To do this, we will need to generate a set of unique pairs from the list of characters in each scene. To illustrate, let’s look at the characters in Scene 11:
## [1] "Rachel" "Chandler" "Joey" "Monica" "Paul"
The unique pairs from this scene are formed by starting with the first character in the list and pairing with each of those that follow, then starting with the second and pairing with each that follows, and so on until the final pair is formed from the second-to-last and last elements of the list. So for Scene 11 our unique pairs would be:
- Rachel pairs: Rachel-Chandler, Rachel-Joey, Rachel-Monica, Rachel-Paul
- Chandler pairs: Chandler-Joey, Chandler-Monica, Chandler-Paul
- Joey pairs: Joey-Monica, Joey-Paul
- Monica pairs: Monica-Paul
So we should write a function called unique_pairs()

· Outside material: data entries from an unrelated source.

<file path="config.mk">
export PLATFORM = sky130hd
export DESIGN_NAME = tcdm_amo_bank_flat
export DESIGN_NICKNAME = d
export VERILOG_FILES = /design/src/design/tcdm_pkg.sv /design/src/design/tcdm_bank_if.sv /design/src/design/tcdm_amo_bank.sv /design/src/flat_wrapper.sv
export SDC_FILE = /design/constraint.sdc
export NUM_CORES = 2
export LEC_CHECK = 0
export ABC_AREA = 1
export BUFFER_PORTS_ARGS = -buffer_cell sky130_fd_sc_hd__buf_4
export CAP_MARGIN = 5
export CORE_ASPECT_RATIO = 1.4
export CORE_UTILIZATION = 40
export DETAILED_ROUTE_END_ITERATION = 8
export GPL_ROUTABILITY_DRIVEN = 0
export PLACE_DENSITY = 0.53
export SYNTH_ARGS = -nofsm -noshare
export SYNTH_HDL_FRONTEND = slang
export SYNTH_SLANG_ARGS = --single-unit
</file>
<file path="constraint.sdc">
create_clock -name clk_i -period 8.3 [get_ports clk_i]
set_input_delay 0.415 -clock clk_i [delete_from_list [all_inputs] [get_ports clk_i]]
set_output_delay 0.415 -clock clk_i [all_outputs]
set_load 0.01 [all_outputs]
</file>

which accepts a character vector of arbitrary length and forms pairs progressively in this way. Then we can apply this function to every scene.
unique_pairs <- function(char_vector = NULL) {
# ensure unique entries
vector <- as.character(unique(char_vector))

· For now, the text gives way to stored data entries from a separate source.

**config.mk**
```make
export PLATFORM = sky130hd
export DESIGN_NAME = tcdm_bank_arbiter_flat
export DESIGN_NICKNAME = d
export VERILOG_FILES = /design/src/design/tcdm_pkg.sv /design/src/design/tcdm_bank_if.sv /design/src/design/tcdm_bank_arbiter.sv /design/src/flat_wrapper.sv
export SDC_FILE = /design/constraint.sdc
export NUM_CORES = 1
export LEC_CHECK = 0
export ABC_CLOCK_PERIOD_IN_PS = 3600
export BUFFER_PORTS_ARGS = -buffer_cell sky130_fd_sc_hd__buf_4
export CAP_MARGIN = 30
export CORE_AREA = 5 5 100 102
export DETAILED_ROUTE_END_ITERATION = 8
export DIE_AREA = 0 0 105 107
export PLACE_DENSITY = 0.56
export SETUP_SLACK_MARGIN = 0.2
export SYNTH_ARGS = -nofsm -noshare
export SYNTH_HDL_FRONTEND = slang
export SYNTH_SLANG_ARGS = --single-unit
```
**constraint.sdc**
```tcl
create_clock -name clk_i -period 3.6 [get_ports clk_i]
set_clock_uncertainty 0.15 [all_clocks]
set_input_delay 0.36 -clock clk_i [delete_from_list [all_inputs] [get_ports clk_i]]
set_output_delay 0.36 -clock clk_i [all_outputs]
set_load 0.03 [all_outputs]
```
**src/design/tcdm_pkg.sv**
```systemverilog
// atop encoding follows RISC-V funct5; LR/SC and unknown codes decode to a plain access
package tcdm_pkg;

  // bit 5 flags an atomic, bits 4..0 carry funct5
  localparam int ATOP_WIDTH = 6;

  localparam logic [4:0] ATOP_ADD  = 5'b00000;
  localparam logic [4:0] ATOP_SWAP = 5'b00001;
  localparam logic [4:0] ATOP_XOR  = 5'b00100;
  localparam logic [4:0] ATOP_OR   = 5'b01000;
  localparam logic [4:0] ATOP_AND  = 5'b01100;
  localparam logic [4:0] ATOP_MIN  = 5'b10000;
  localparam logic [4:0] ATOP_MAX  = 5'b10100;
  localparam logic [4:0] ATOP_MINU = 5'b11000;
  localparam logic [4:0] ATOP_MAXU = 5'b11100;

  // operation applied inside a bank
  typedef enum logic [3:0] {
    AMO_NONE = 4'h0,
    AMO_SWAP = 4'h1,
    AMO_ADD  = 4'h2,
    AMO_AND  = 4'h3,
    AMO_OR   = 4'h4,
    AMO_XOR  = 4'h5,
    AMO_MAX  = 4'h6,
    AMO_MAXU = 4'h7,
    AMO_MIN  = 4'h8,
    AMO_MINU = 4'h9
  } amo_op_e;

  function automatic amo_op_e atop_to_amo(input logic [ATOP_WIDTH-1:0] atop);
    amo_op_e op;
    op = AMO_NONE;
    if (atop[ATOP_WIDTH-1]) begin
      case (atop[4:0])
        ATOP_ADD:  op = AMO_ADD;
        ATOP_SWAP: op = AMO_SWAP;
        ATOP_XOR:  op = AMO_XOR;
        ATOP_OR:   op = AMO_OR;
        ATOP_AND:  op = AMO_AND;
        ATOP_MIN:  op = AMO_MIN;
        ATOP_MAX:  op = AMO_MAX;
        ATOP_MINU: op = AMO_MINU;
        ATOP_MAXU: op = AMO_MAXU;
        default:   op = AMO_NONE;
      endcase
    end
    return op;
  endfunction

endpackage
```
**src/design/tcdm_bank_if.sv**
```systemverilog
// one bank port; rdata is valid the cycle after req, ready drops during an atomic write-back
`timescale 1ns/1ps

interface tcdm_bank_if #(
  parameter int DATA_WIDTH = 32,
  parameter int ROW_WIDTH  = 6
);

  localparam int BE_WIDTH = DATA_WIDTH / 8;

  // request side, driven by the arbiter
  logic                  req;
  logic [ROW_WIDTH-1:0]  row;
  logic                  we;
  logic [DATA_WIDTH-1:0] wdata;
  logic [BE_WIDTH-1:0]   be;
  tcdm_pkg::amo_op_e     amo;

  // bank side
  logic                  ready;
  logic [DATA_WIDTH-1:0] rdata;

  modport arbiter (
    output req, row, we, wdata, be, amo,
    input  ready
  );

  modport bank (
    input  req, row, we, wdata, be, amo,
    output ready, rdata
  );

endinterface

```
**src/design/tcdm_bank_arbiter.sv**
```systemverilog
// round-robin over masters addressing this bank; nothing is granted while the bank is not ready
`timescale 1ns/1ps

module tcdm_bank_arbiter #(
  parameter int  NUM_MASTERS    = 4,
  parameter int  NUM_BANKS      = 4,
  parameter int  DATA_WIDTH     = 32,
  parameter int  ROW_WIDTH      = 6,
  parameter int  BANK_ID        = 0,
  localparam int BANK_SEL_WIDTH = $clog2(NUM_BANKS),
  localparam int BE_WIDTH       = DATA_WIDTH / 8
) (
  input  logic                                                clk_i,
  input  logic                                                rst_n_i,
  input  logic [NUM_MASTERS-1:0]                              req_i,
  input  logic [NUM_MASTERS-1:0][BANK_SEL_WIDTH-1:0]          bank_sel_i,
  input  logic [NUM_MASTERS-1:0][ROW_WIDTH-1:0]               row_i,
  input  logic [NUM_MASTERS-1:0]                              we_i,
  input  logic [NUM_MASTERS-1:0][DATA_WIDTH-1:0]              wdata_i,
  input  logic [NUM_MASTERS-1:0][BE_WIDTH-1:0]                be_i,
  input  logic [NUM_MASTERS-1:0][tcdm_pkg::ATOP_WIDTH-1:0]    atop_i,
  output logic [NUM_MASTERS-1:0]                              gnt_o,
  tcdm_bank_if.arbiter                                        bank
);

  localparam int MASTER_IDX_WIDTH = (NUM_MASTERS > 1) ? $clog2(NUM_MASTERS) : 1;

  logic [NUM_MASTERS-1:0]      hit;
  logic [MASTER_IDX_WIDTH-1:0] rr_q;
  logic [MASTER_IDX_WIDTH-1:0] win_idx;
  logic                        win_valid;
  int                          cand;

  for (genvar m = 0; m < NUM_MASTERS; m++) begin : gen_hit
    assign hit[m] = req_i[m] && (bank_sel_i[m] == BANK_SEL_WIDTH'(BANK_ID));
  end

  // search starts at the pointer and wraps around
  always_comb begin
    win_valid = 1'b0;
    win_idx   = rr_q;
    for (int k = 0; k < NUM_MASTERS; k++) begin
      cand = int'(rr_q) + k;
      if (cand >= NUM_MASTERS) begin
        cand = cand - NUM_MASTERS;
      end
      if (!win_valid && hit[cand]) begin
        win_valid = 1'b1;
        win_idx   = MASTER_IDX_WIDTH'(cand);
      end
    end
  end

  always_comb begin
    gnt_o = '0;
    if (win_valid && bank.ready) begin
      gnt_o[win_idx] = 1'b1;
    end
  end

  assign bank.req   = win_valid && bank.ready;
  assign bank.row   = row_i[win_idx];
  assign bank.we    = we_i[win_idx];
  assign bank.wdata = wdata_i[win_idx];
  assign bank.be    = be_i[win_idx];
  assign bank.amo   = tcdm_pkg::atop_to_amo(atop_i[win_idx]);

  // pointer moves past the master just served
  always_ff @(posedge clk_i) begin
    if (!rst_n_i) begin
      rr_q <= '0;
    end else if (bank.req) begin
      if (win_idx == MASTER_IDX_WIDTH'(NUM_MASTERS - 1)) begin
        rr_q <= '0;
      end else begin
        rr_q <= win_idx + 1'b1;
      end
    end
  end

  // a master just served yields the bank to any other master waiting on it
  for (genvar m = 0; m < NUM_MASTERS; m++) begin : gen_rr_check
    a_rr_yield : assert property (@(posedge clk_i) disable iff (!rst_n_i)
      $past(rst_n_i) && $past(gnt_o[m]) && bank.ready &&
      (|(hit & ~(NUM_MASTERS'(1) << m))) |-> !gnt_o[m]);
  end

endmodule

```
**src/flat_wrapper.sv**
```systemverilog
// flat-port wrapper written by rule: the top's interface ports become plain ports
module tcdm_bank_arbiter_flat 
#(
  parameter int  NUM_MASTERS    = 4,
  parameter int  NUM_BANKS      = 4,
  parameter int  DATA_WIDTH     = 32,
  parameter int  ROW_WIDTH      = 6,
  parameter int  BANK_ID        = 0,
  localparam int BANK_SEL_WIDTH = $clog2(NUM_BANKS),
  localparam int BE_WIDTH       = DATA_WIDTH / 8
)
  (clk_i, rst_n_i, req_i, bank_sel_i, row_i, we_i, wdata_i, be_i, atop_i, gnt_o, bank_req, bank_row, bank_we, bank_wdata, bank_be, bank_amo, bank_ready);
  tcdm_bank_if #(.DATA_WIDTH(DATA_WIDTH), .ROW_WIDTH(ROW_WIDTH)) bank_i ();
  input  logic clk_i;
  input  logic rst_n_i;
  input  logic [NUM_MASTERS-1:0] req_i;
  input  logic [NUM_MASTERS-1:0][BANK_SEL_WIDTH-1:0] bank_sel_i;
  input  logic [NUM_MASTERS-1:0][ROW_WIDTH-1:0] row_i;
  input  logic [NUM_MASTERS-1:0] we_i;
  input  logic [NUM_MASTERS-1:0][DATA_WIDTH-1:0] wdata_i;
  input  logic [NUM_MASTERS-1:0][BE_WIDTH-1:0] be_i;
  input  logic [NUM_MASTERS-1:0][tcdm_pkg::ATOP_WIDTH-1:0] atop_i;
  output logic [NUM_MASTERS-1:0] gnt_o;
  output wire logic [$bits(bank_i.req)-1:0] bank_req;
  output wire logic [$bits(bank_i.row)-1:0] bank_row;
  output wire logic [$bits(bank_i.we)-1:0] bank_we;
  output wire logic [$bits(bank_i.wdata)-1:0] bank_wdata;
  output wire logic [$bits(bank_i.be)-1:0] bank_be;
  output wire logic [$bits(bank_i.amo)-1:0] bank_amo;
  input wire logic [$bits(bank_i.ready)-1:0] bank_ready;
  assign bank_req = bank_i.req;
  assign bank_row = bank_i.row;
  assign bank_we = bank_i.we;
  assign bank_wdata = bank_i.wdata;
  assign bank_be = bank_i.be;
  assign bank_amo = bank_i.amo;
  assign bank_i.ready = bank_ready;
  tcdm_bank_arbiter #(.NUM_MASTERS(NUM_MASTERS), .NUM_BANKS(NUM_BANKS), .DATA_WIDTH(DATA_WIDTH), .ROW_WIDTH(ROW_WIDTH), .BANK_ID(BANK_ID)) u_core (.clk_i(clk_i), .rst_n_i(rst_n_i), .req_i(req_i), .bank_sel_i(bank_sel_i), .row_i(row_i), .we_i(we_i), .wdata_i(wdata_i), .be_i(be_i), .atop_i(atop_i), .gnt_o(gnt_o), .bank(bank_i));
endmodule
```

# create from-to column dataframe
df <- data.frame(char1 = character(),
char2 = character(),
stringsAsFactors = FALSE)
# iterate over each entry to form pairs
if (length(vector) > 1) {
for (i in 1:(length(vector) - 1)) {
char1 <- rep(vector[i], length(vector) - i)
char2 <- vector[(i + 1): length(vector)]
df <- df %>%
dplyr::bind_rows(
data.frame(char1 = char1,
char2 = char2,
stringsAsFactors = FALSE)
)
}
}
#return result
df
}
Now let’s test our new function on the Scene 11 characters:
unique_pairs(scene11_chars)
## char1 char2
## 1 Rachel Chandler
## 2 Rachel Joey
## 3 Rachel Monica
## 4 Rachel Paul
## 5 Chandler Joey
## 6 Chandler Monica
## 7 Chandler Paul
## 8 Joey Monica
## 9 Joey Paul
## 10 Monica Paul
That looks right. Now we can easily generate our edgelist from this episode by applying our new function to each scene.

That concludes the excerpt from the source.